[Records from a data collection]
:::::

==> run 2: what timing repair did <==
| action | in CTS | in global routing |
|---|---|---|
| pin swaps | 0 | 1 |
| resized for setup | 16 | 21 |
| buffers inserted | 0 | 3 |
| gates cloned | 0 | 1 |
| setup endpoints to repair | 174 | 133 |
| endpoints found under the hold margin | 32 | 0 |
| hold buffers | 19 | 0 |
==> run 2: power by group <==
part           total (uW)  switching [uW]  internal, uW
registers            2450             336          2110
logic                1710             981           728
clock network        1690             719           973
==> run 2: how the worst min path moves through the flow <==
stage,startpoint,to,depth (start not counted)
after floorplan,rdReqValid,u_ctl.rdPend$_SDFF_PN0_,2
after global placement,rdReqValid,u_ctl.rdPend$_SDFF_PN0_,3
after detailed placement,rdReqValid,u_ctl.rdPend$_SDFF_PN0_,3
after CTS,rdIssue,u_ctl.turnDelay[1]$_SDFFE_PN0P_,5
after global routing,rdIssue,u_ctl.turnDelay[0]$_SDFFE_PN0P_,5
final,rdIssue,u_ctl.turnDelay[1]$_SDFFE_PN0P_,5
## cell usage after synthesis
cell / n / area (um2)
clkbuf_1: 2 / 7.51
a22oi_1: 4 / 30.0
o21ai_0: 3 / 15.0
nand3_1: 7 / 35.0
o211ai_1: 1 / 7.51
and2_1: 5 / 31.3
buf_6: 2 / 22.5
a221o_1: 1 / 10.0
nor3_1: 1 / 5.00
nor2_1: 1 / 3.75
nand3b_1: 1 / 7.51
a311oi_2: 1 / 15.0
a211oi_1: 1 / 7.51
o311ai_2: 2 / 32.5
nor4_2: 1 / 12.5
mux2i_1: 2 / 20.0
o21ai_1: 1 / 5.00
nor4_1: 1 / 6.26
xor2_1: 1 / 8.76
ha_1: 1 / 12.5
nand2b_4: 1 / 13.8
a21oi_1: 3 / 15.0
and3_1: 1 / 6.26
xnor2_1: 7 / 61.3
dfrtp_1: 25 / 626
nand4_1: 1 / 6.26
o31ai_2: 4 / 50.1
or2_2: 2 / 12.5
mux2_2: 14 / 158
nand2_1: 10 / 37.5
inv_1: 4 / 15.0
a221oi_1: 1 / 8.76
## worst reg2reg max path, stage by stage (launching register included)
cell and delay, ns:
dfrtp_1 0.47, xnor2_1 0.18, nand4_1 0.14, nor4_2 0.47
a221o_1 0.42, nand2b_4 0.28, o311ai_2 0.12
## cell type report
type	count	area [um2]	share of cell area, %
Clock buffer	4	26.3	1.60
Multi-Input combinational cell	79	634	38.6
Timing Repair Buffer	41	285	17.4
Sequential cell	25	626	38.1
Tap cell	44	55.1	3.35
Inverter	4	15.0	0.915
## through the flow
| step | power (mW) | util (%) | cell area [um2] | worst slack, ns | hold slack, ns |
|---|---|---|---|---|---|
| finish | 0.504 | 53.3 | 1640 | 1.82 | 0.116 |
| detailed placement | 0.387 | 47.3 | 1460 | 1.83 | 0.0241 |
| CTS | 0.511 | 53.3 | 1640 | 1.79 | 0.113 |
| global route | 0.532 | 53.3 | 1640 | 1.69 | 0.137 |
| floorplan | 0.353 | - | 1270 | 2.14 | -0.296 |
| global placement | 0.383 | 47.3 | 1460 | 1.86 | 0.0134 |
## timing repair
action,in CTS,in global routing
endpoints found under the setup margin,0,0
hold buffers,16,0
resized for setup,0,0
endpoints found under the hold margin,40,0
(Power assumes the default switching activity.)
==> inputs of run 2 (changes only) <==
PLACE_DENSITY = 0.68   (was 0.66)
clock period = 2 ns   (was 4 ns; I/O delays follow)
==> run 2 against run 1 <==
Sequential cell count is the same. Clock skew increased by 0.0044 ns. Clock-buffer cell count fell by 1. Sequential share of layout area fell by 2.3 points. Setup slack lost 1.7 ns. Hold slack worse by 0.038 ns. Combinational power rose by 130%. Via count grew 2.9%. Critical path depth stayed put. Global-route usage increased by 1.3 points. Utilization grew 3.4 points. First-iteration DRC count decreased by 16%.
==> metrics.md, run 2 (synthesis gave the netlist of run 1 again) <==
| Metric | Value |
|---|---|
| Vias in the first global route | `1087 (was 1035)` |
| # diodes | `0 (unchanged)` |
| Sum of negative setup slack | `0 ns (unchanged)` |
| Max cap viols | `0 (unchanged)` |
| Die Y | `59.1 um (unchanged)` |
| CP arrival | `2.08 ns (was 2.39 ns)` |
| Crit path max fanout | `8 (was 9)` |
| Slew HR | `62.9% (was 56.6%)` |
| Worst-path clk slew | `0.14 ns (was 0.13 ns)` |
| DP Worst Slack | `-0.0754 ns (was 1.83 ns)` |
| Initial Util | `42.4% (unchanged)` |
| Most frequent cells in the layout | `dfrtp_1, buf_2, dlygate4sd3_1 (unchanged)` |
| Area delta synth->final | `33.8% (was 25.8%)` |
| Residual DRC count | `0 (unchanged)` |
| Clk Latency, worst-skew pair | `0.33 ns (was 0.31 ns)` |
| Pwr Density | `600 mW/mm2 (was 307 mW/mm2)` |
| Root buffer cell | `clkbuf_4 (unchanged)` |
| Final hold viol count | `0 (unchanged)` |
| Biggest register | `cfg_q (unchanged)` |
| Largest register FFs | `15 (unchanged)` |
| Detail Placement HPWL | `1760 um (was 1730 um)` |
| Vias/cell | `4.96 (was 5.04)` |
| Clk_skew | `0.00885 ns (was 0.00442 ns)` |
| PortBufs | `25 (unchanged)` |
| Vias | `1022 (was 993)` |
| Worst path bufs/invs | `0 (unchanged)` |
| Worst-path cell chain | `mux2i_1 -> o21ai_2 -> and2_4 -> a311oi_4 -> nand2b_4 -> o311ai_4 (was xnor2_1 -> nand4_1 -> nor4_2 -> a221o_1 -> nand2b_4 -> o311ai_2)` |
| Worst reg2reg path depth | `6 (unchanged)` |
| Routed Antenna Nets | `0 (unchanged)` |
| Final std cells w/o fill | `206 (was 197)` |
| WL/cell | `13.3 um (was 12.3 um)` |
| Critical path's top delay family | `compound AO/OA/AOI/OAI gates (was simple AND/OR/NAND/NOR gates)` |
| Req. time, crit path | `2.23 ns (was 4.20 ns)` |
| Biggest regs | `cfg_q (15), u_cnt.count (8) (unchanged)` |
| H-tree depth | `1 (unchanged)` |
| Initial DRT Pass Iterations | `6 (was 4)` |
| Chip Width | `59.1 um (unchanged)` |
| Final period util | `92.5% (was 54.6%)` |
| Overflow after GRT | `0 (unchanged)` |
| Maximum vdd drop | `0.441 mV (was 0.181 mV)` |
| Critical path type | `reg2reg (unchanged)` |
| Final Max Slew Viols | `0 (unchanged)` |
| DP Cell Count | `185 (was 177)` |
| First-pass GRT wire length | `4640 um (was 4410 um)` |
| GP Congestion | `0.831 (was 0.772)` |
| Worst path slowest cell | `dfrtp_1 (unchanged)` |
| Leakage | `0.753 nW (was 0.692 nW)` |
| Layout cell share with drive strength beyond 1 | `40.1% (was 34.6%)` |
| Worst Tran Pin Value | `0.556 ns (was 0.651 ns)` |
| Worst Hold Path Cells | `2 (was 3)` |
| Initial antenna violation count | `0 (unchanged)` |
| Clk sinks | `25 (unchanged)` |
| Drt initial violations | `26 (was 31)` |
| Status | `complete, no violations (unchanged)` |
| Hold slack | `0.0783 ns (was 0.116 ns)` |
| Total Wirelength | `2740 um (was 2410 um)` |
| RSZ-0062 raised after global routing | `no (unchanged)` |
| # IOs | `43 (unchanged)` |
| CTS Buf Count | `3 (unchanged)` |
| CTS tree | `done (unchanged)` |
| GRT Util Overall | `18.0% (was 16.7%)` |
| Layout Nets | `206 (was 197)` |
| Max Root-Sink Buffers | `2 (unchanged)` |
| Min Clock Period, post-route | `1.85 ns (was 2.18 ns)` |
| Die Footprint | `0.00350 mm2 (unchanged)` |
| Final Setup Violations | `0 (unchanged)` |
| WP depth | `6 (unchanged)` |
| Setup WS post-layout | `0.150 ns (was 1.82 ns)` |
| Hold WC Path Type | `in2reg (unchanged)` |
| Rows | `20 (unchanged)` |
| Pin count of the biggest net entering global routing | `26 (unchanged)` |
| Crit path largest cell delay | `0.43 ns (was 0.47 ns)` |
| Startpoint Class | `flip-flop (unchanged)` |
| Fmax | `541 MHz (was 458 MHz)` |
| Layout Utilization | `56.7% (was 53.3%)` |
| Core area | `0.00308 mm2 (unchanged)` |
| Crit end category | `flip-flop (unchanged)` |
===== src/rtl/eag_pkg.sv =====
package eag_pkg;
   typedef enum logic [3:0] {
      AM_REG    = 4'd0,
      AM_IMM    = 4'd1,
      AM_RIND   = 4'd2,
      AM_DISP   = 4'd3,
      AM_ABS    = 4'd4,
      AM_IDX    = 4'd5,
      AM_MIND   = 4'd6,
      AM_PCREL  = 4'd7,
      AM_SCALED = 4'd8,
      AM_POSTI  = 4'd9,
      AM_PRED   = 4'd10
   } amode_e;

   typedef enum logic [1:0] {
      ST_IDLE  = 2'd0,
      ST_READ1 = 2'd1,
      ST_READ2 = 2'd2,
      ST_FIN   = 2'd3
   } fstate_e;
endpackage


===== src/rtl/eag_addr_gen.sv =====
module eag_addr_gen #(
   parameter int DATA_W      = 32,
   parameter int ELEM_BYTES  = 4,
   parameter int SCALE_SHIFT = 2
) (
   input  logic [3:0]        mode,
   input  logic [DATA_W-1:0] base_val,
   input  logic [DATA_W-1:0] index_val,
   input  logic [DATA_W-1:0] disp_val,
   input  logic [DATA_W-1:0] pc_val,
   output logic [DATA_W-1:0] rd_addr,
   output logic [DATA_W-1:0] direct_val,
   output logic              needs_mem,
   output logic              two_reads,
   output logic              upd_en,
   output logic [DATA_W-1:0] upd_val
);
   import eag_pkg::*;

   localparam logic [DATA_W-1:0] STEP = DATA_W'(ELEM_BYTES);

   logic [DATA_W-1:0] scaled_idx;

   generate
      if (SCALE_SHIFT == 0) begin : g_noscale
         assign scaled_idx = index_val;
      end else begin : g_scale
         assign scaled_idx = {index_val[DATA_W-1-SCALE_SHIFT:0], {SCALE_SHIFT{1'b0}}};
      end
   endgenerate

   always_comb begin
      rd_addr    = base_val;
      direct_val = base_val;
      needs_mem  = 1'b0;
      two_reads  = 1'b0;
      upd_en     = 1'b0;
      upd_val    = base_val;
      case (mode)
         AM_IMM:    direct_val = disp_val;
         AM_RIND:   needs_mem = 1'b1;
         AM_DISP: begin
            rd_addr   = base_val + disp_val;
            needs_mem = 1'b1;
         end
         AM_ABS: begin
            rd_addr   = disp_val;
            needs_mem = 1'b1;
         end
         AM_IDX: begin
            rd_addr   = base_val + index_val;
            needs_mem = 1'b1;
         end
         AM_MIND: begin
            needs_mem = 1'b1;
            two_reads = 1'b1;
         end
         AM_PCREL: begin
            rd_addr   = pc_val + disp_val;
            needs_mem = 1'b1;
         end
         AM_SCALED: begin
            rd_addr   = disp_val + base_val + scaled_idx;
            needs_mem = 1'b1;
         end
         AM_POSTI: begin
            needs_mem = 1'b1;
            upd_en    = 1'b1;
            upd_val   = base_val + STEP;
         end
         AM_PRED: begin
            rd_addr   = base_val - STEP;
            upd_val   = base_val - STEP;
            needs_mem = 1'b1;
            upd_en    = 1'b1;
         end
         default: ;
      endcase
   end
endmodule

:::::

Aim of the exercise
Would you output, from the records above, exactly the run of lines that starts at the line containing "hold slack, ns |" and ends at the line containing "resized for setup,0,0", and only that run?

Response to this exercise
| step | power (mW) | util (%) | cell area [um2] | worst slack, ns | hold slack, ns |
|---|---|---|---|---|---|
| finish | 0.504 | 53.3 | 1640 | 1.82 | 0.116 |
| detailed placement | 0.387 | 47.3 | 1460 | 1.83 | 0.0241 |
| CTS | 0.511 | 53.3 | 1640 | 1.79 | 0.113 |
| global route | 0.532 | 53.3 | 1640 | 1.69 | 0.137 |
| floorplan | 0.353 | - | 1270 | 2.14 | -0.296 |
| global placement | 0.383 | 47.3 | 1460 | 1.86 | 0.0134 |
## timing repair
action,in CTS,in global routing
endpoints found under the setup margin,0,0
hold buffers,16,0
resized for setup,0,0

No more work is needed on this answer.